2. **Segment Merging**: Integrates station classification labels (Anchors/Noise).
3. **Hourly Aggregation**: Calculates the total rides per hour per segment.
4. **Share Calculation**: Computes the percentage share of a segment's total daily volume for each specific hour, enabling a direct 'peakedness' comparison.

In [None]:
def run_statistical_validation():
    master_path = DATA_DIR / "fact_trips.csv"
    segment_path = DATA_DIR / "station_behavior_segments.csv"
    output_path = DATA_DIR / "hourly_validation_metrics.csv"

    if not master_path.exists() or not segment_path.exists():
        print("❌ Error: Required datasets missing. Run pipeline and segmentation first.")
        return

    print("Building Hourly Statistical Validation dataset...")

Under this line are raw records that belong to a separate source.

### src/rtl/dmem_logger.sv
// dmem_logger: word-addressed data memory with a FWFT write-log FIFO.
// Ports:
//   clk, reset (async, active-low)
//   memwrite, dataadr, writedata: store bus in; readdata: comb read out
//   log_valid/log_ready/log_addr/log_data: head of the store log
//   log_count: occupancy
//   log_overflow, addr_err: sticky error flags
module dmem_logger #(
  parameter int DEPTH_WORDS = 64,
  parameter int LOG_DEPTH   = 8
) (
  input  logic                             clk,
  input  logic                             reset,
  input  logic                             memwrite,
  input  logic [31:0]                      dataadr,
  input  logic [31:0]                      writedata,
  output logic [31:0]                      readdata,
  output logic                             log_valid,
  input  logic                             log_ready,
  output logic [31:0]                      log_addr,
  output logic [31:0]                      log_data,
  output logic [$clog2(LOG_DEPTH+1)-1:0]   log_count,
  output logic                             log_overflow,
  output logic                             addr_err
);

  localparam int AW = $clog2(DEPTH_WORDS);
  localparam int LW = $clog2(LOG_DEPTH);
  localparam int CW = $clog2(LOG_DEPTH+1);

  logic [31:0]   mem    [DEPTH_WORDS];
  logic [31:0]   q_addr [LOG_DEPTH];
  logic [31:0]   q_data [LOG_DEPTH];
  logic [LW-1:0] wr_ptr;
  logic [LW-1:0] rd_ptr;

  logic [AW-1:0] idx;
  logic          in_range;
  logic          aligned;
  logic          wr_ok;
  logic          full;
  logic          pop;
  logic          push_ok;

  assign idx      = dataadr[AW+1:2];
  // power-of-two depth: in range iff all bits above the index are zero
  assign in_range = (dataadr[31:AW+2] == '0);
  assign aligned  = (dataadr[1:0] == 2'b00);
  assign wr_ok    = memwrite && aligned && in_range;

  assign readdata = in_range ? mem[idx] : 32'h0;

  assign log_valid = (log_count != '0);
  assign full      = (log_count == CW'(LOG_DEPTH));
  assign pop       = log_valid && log_ready;
  // a pop in the same cycle frees the slot the push needs
  assign push_ok   = memwrite && (!full || pop);

  assign log_addr = q_addr[rd_ptr];
  assign log_data = q_data[rd_ptr];

  // memory and log storage are not reset; only control state is
  always_ff @(posedge clk or negedge reset) begin
    if (!reset) begin
      wr_ptr       <= '0;
      rd_ptr       <= '0;
      log_count    <= '0;
      log_overflow <= 1'b0;
      addr_err     <= 1'b0;
    end else begin
      if (wr_ok)
        mem[idx] <= writedata;
      if (push_ok) begin
        q_addr[wr_ptr] <= dataadr;
        q_data[wr_ptr] <= writedata;
        wr_ptr         <= wr_ptr + 1'b1;
      end
      if (pop)
        rd_ptr <= rd_ptr + 1'b1;
      unique case (1'b1)
        push_ok && !pop: log_count <= log_count + 1'b1;
        pop && !push_ok: log_count <= log_count - 1'b1;
        default: ;
      endcase
      if (memwrite && !push_ok)
        log_overflow <= 1'b1;
      if (memwrite && !(aligned && in_range))
        addr_err <= 1'b1;
    end
  end

endmodule

### config.mk
export PLATFORM = sky130hd
export DESIGN_NAME = dmem_logger
export DESIGN_NICKNAME = d
export VERILOG_FILES = /design/src/rtl/dmem_logger.sv
export SDC_FILE = /design/constraint.sdc
export NUM_CORES = 2
export LEC_CHECK = 0
export ABC_CLOCK_PERIOD_IN_PS = 7600
export BUFFER_PORTS_ARGS = -buffer_cell sky130_fd_sc_hd__buf_2
export CAP_MARGIN = 15
export CORE_UTILIZATION = 46
export CTS_CLUSTER_SIZE = 12
export DETAILED_ROUTE_END_ITERATION = 8
export GPL_ROUTABILITY_DRIVEN = 0
export SYNTH_ARGS = -nofsm -noshare
export SYNTH_HDL_FRONTEND = slang
export SYNTH_SLANG_ARGS = --single-unit
### constraint.sdc
create_clock -name clk -period 7.6 [get_ports clk]
set_input_delay 0.76 -clock clk [delete_from_list [all_inputs] [get_ports clk]]
set_output_delay 0.76 -clock clk [all_outputs]
set_load 0.03 [all_outputs]
==> Yosys cells after proc, flatten, opt, wreduce, memory -nomap -nowiden <==
Memories as Yosys holds them, arrays and structs flattened.
Cells that the tools add are included.
{ "word_totals": {"regBits": 12, "ram_bits": 2560, "in_bits": 68, "output_inout_bits": 103, "word_cells": 39, "mem_count": 3} }
{ "mem_list": {"columns": ["name", "words", "width", "rd", "rd_ports_with_merged_regs", "write_ports", "line_no", "text"], "rows": [
  ["mem", 64, 32, 1, 0, 1, "31", "logic [31:0] mem [DEPTH_WORDS];"],
  ["q_addr", 8, 32, 1, 0, 1, "32", "logic [31:0] q_addr [LOG_DEPTH];"],
  ["q_data", 8, 32, 1, 0, 1, "33", "logic [31:0] q_data [LOG_DEPTH];"]
]} }
{ "op_classes": {"add_sub_neg": 4, "n_eq_ne": 1, "n_mux": 6, "n_reduce_logical": 20} }
{ "op_table": {"columns": ["cell", "count"], "rows": [
  ["2-to-1 mux 32 bit", 1],
  ["logical NOT 24 bit", 1],
  ["logical AND 1 bit", 11],
  ["case mux 4 bit (2 select lines)", 1],
  ["adder 3 x 1 -> 3 bit, second input constant", 2],
  ["adder 4 x 1 -> 4 bit, second input constant", 1],
  ["== test 4 bit, second input constant", 1],
  ["logical NOT 1 bit", 4],
  ["2-to-1 mux 1 bit", 4],
  ["nonzero test 4 bit", 1],
  ["subtractor 4 x 1 -> 4 bit, second input constant", 1],
  ["logical NOT 2 bit", 1],
  ["nonzero test 2 bit", 1],
  ["logical OR 1 bit", 1]
]} }

==> Logic depth before layout (Yosys ltp) <==
{ "logic_depth": {"word_depth": 7, "mapped_depth": 11, "depth_no_buf": 9} }

==> Worst setup path after synthesis <==
OpenSTA, ideal clock, no wires.
{ "synth_path": {"path_type": "input to register", "startpoint": "in log_ready", "endpoint": "mem q_addr[1][0], enable pin", "setup_ns": 0.565, "arrival_time_ns": 5.711, "required_time_ns": 7.035, "setup_slack_ns": 1.324, "cell_stages": 5, "n_path_buf": 1, "path_cell_list": "nand3b_1 > and2_1 > clkbuf_1 > nand3_1 > nor3_1"} }
{ "synth_between": {"elab_chain_cells": 6} }
{ "synth_rtl": {"columns": ["item", "line_no", "text"], "rows": [
  ["from (decl)", "19", "input logic log_ready,"],
  ["logical AND 1 bit", "55", "assign pop = log_valid && log_ready;"],
  ["logical OR 1 bit", "57", "assign push_ok = memwrite && (!full || pop);"],
  ["logical AND 1 bit", "57", null],
  ["2-to-1 mux 1 bit", "73", "if (push_ok) begin"],
  ["logical AND 1 bit (implied by the code)", "74", "q_addr[wr_ptr] <= dataadr;"],
  ["2-to-1 mux 1 bit (implied by the code)", "74", null],
  ["to (decl)", "32", null]
]} }
No other way between the ends.

==> Worst setup path in the final report <==
{ "layout_path": {"startpoint": "in dataadr[2]", "endpoint": "out readdata[31]"} }
{ "layout_between": {"elab_chain_cells": 2} }
{ "layout_rtl": {"columns": ["item", "line_no", "text"], "rows": [
  ["from (decl)", "15", "input logic [31:0] dataadr,"],
  ["memory (64 x 32 bit)", null, null],
  ["2-to-1 mux 32 bit", "51", "assign readdata = in_range ? mem[idx] : 32'h0;"],
  ["to (decl)", "17", "output logic [31:0] readdata,"]
]} }
No other way between the ends.

==> flow_summary.ini <==
[logic_synthesis]
synth.area.top_cells = edfxtp_1, a221oi_1, mux4_2
ys_warn_count = 0
synthFlopType = edfxtp_1
yosysSeqAreaShare = 0.793
ys_types = 58
ys_seq_elements = 2572
yosys.area.top_type = edfxtp_1
synthesis.area_um2 = 97300
syn_area_per_cell_um2 = 18.9
synthesis.nets = 5208
async_flop_share = 0.00467
syn_inst = 5135
synth_edf_count = 2560
synth_top_area_frac = 0.790

[sta]
fin_worst_skew_ns = 0.0388
timing.fmax_mhz = 170
worst_pin_slew_ns = 1.27
finalHoldViolCount = 0
fin_crit_sh = 0.774
slew_headroom = 0.154
drv_slew = 0
setup_viol = 0
rsz0062_at_grt = no
setup_tns_ns = 0
min_period_ns = 5.89

[clock_tree]
clkTransAtPathRegs_ns = 0.06
ctsHoldBuffers = 1
cts_tree = built
clk_latency_ns = 0.91
clock-root-buffer = clkbuf_16
post_cts_buffers = 0
htree_num_levels = 5
cts.repair.resized = 0
clock-sinks = 2572
cts_buffers = 281
cts_buffer_depth = 4

[finish]
fin_cells = 8349
syn2layout_area_growth_pct = 13.5
nets = 5487
fill_cells = 16500
drive_above_1_share = 0.201

[run]
max_cap_viol_count = 0

[die]
ios = 171
die_w_um = 462
die_h_um = 462
row_count = 168
core-area_um2 = 210000
die_area_um2 = 213000
start_util = 0.463

[setup_path]
required_ns = 6.84
crit_path_start_kind = input port
end_kind = output port
arrival_ns = 5.13
worstPathMaxFanout = 42
critPathKind = input port to output port

[drt]
via_per_inst = 6.54
wl_per_cell_um = 34.3
vias = 54600
drt_iter0_drc = 8231
drtPass1Iterations = 6
routed_wl_um = 286000
drc_errors = 0
ant_nets = 0

[global_routing]
grt-ovfl-total = 0
grt_pass1_wl_um = 403000
grt_start_max_net_pins = 103
grt_pass1_vias = 52500
grt.total_usage = 0.266
antenna_found_initial = 24

[pwr]
vdd_drop_max_v = 0.000289
p_per_area_nw_per_um2 = 291
p_leak_nw = 34.2

[place]
hpwl_um = 159000
place.port_buffers = 170
post-place-cells = 7931

[worst_hold_path]
hold_class = input port to register

[status]
outcome = finished, final reports clean
[flip-flops by register name, summed over array words and instances (netlist names)]
signal	flops
addr_err	1
log_count	4
log_overflow	1
mem	2048
q_addr	256
q_data	256
rd_ptr	3
wr_ptr	3
[power breakdown]
part	internal, mW	total [mW]	switching [mW]
Sequential	15.9	16.1	0.211
Clock	6.87	12.0	5.18
Combinational	1.47	4.03	2.56
Total	24.2	32.1	7.95
[cell families (layout without fill, tap and decap cells)]
family                     count (synthesis)  in the layout  synth area share
xor gates and xnor gates                   7              7          0.000630
muxes                                    451            451            0.0678
adders and majority gates                  5              5          0.000720
DFF                                     2572           2572             0.793
other                                      0              4                 0
buffers and inverters                    391            796            0.0170
AOI/OAI and AO/OA                       1292           1292             0.102
and+or+nand+nor                          417            417            0.0187
[path summary, 6_finish.rpt]
path / start / endpoint / slack, ns / cells past startpoint
max: dataadr[2] / readdata[31] / 1.71 / 9
min: dataadr[27] / q_addr[4][27]$_DFFE_PP_ / 0.15 / 1
max reg2reg: log_count[2]$_DFFE_PN0P_ / q_data[4][14]$_DFFE_PP_ / 4.36 / 6
min reg2reg: log_overflow$_DFFE_PN0P_ / log_overflow$_DFFE_PN0P_ / 0.50 / 1
max in group asynchronous: reset / rd_ptr[0]$_DFFE_PN0N_ / 6.99 / 2
min in group asynchronous: reset / rd_ptr[2]$_DFFE_PN0N_ / 0.32 / 2
[routing by layer]
metal  GRT usage  routed length [um]
met1       0.379              115000
met2       0.400              129000
met3      0.0621               30500
met4       0.101               12000
met5           0                 123
[per-stage QoR]
stage          hold slack [ns]   util  cell area [um^2]  power, mW  setup slack [ns]
2_1_floorplan            0.464      -             97300       18.9              1.32
3_3_place_gp             0.464  0.488            103000       20.4              1.84
3_5_place_dp             0.481  0.489            103000       20.4              1.84
4_1_cts                 0.0827  0.526            110000       32.3              1.83
5_1_grt                  0.122  0.526            110000       33.0              1.80
6_report                 0.145  0.526            110000       32.1              1.71
[synthesized netlist by cell type, drive strengths merged, types with 31 or more instances]
library cell and instances:
edfxtp 2560, a221oi 466, nor2 257, a22oi 240, clkbuf 211, buf 173
mux2 164, mux4 150, o22ai 140, mux2i 137, o21ai 136, a22o 75
a21oi 71, nand2 54, nor3 37, a41oi 31
[critical path, stage by stage]
cell and delay [ns]:
buf_4 0.48, nor2b_4 0.92, buf_12 0.35, a221oi_1 0.14, nor2_1 0.37, or3_1 0.24
o211ai_1 0.32, a41oi_1 1.01, buf_2 0.36
[layout make-up]
class / count / area (um^2) / share of cell area
diodes: 4 / 10.0 / 0.0000906
clock buffers: 354 / 7500 / 0.0679
clock inverters: 55 / 254 / 0.00230
inverters: 7 / 38.8 / 0.000351
multi-input cells: 2172 / 19200 / 0.174
flip-flops and latches: 2572 / 77200 / 0.699
well taps: 2805 / 3510 / 0.0318
repair buffers: 380 / 2800 / 0.0253
[placed cells by master, fill, tap and decap left out, types with 71 or more instances in the layout]
cell type and n:
edfxtp_1 2560, a221oi_1 465, clkbuf_16 290, a22oi_1 240, nor2_1 182, buf_4 182, buf_2 167, mux2_2 164
mux4_2 150, o22ai_1 140, mux2i_1 137, o21ai_0 136, a22o_1 75, nor2_4 72, a21oi_1 71
No activity file was read; power rests on OpenSTA's default activity.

    df = pd.read_csv(master_path, usecols=['started_at', 'member_casual', 'start_station_name'])
    df = df[df['member_casual'] == 'casual'].copy()
    
    segments = pd.read_csv(segment_path, usecols=['start_station_name', 'final_status'])

   
    df['hour'] = pd.to_datetime(df['started_at']).dt.hour
    merged = df.merge(segments, on="start_station_name", how="inner")

   
    filtered = merged[merged["final_status"].isin(["Confirmed Behavioral Anchor", "Inconsistent / Noise"])]

   
    hourly_dist = filtered.groupby(["final_status", "hour"]).size().reset_index(name="rides")
    
    
    hourly_dist["pct_of_daily_rides"] = (
        hourly_dist.groupby("final_status")["rides"]
        .transform(lambda x: (x / x.sum()) * 100)
    )

  
    hourly_dist.to_csv(output_path, index=False)
    
    print("-" * 50)
    print(f"✅ SUCCESS: Validation metrics saved to {output_path}")
    print("This file will power your 'Behavioral Peak' Line Chart in Power BI.")

## 3. Execution

Execute the statistical validation pipeline.

In [None]:
if __name__ == "__main__":
    run_statistical_validation()

Building Hourly Statistical Validation dataset...
--------------------------------------------------
✅ SUCCESS: Validation metrics saved to ..\data\processed\hourly_validation_metrics.csv
This file will power your 'Behavioral Peak' Line Chart in Power BI.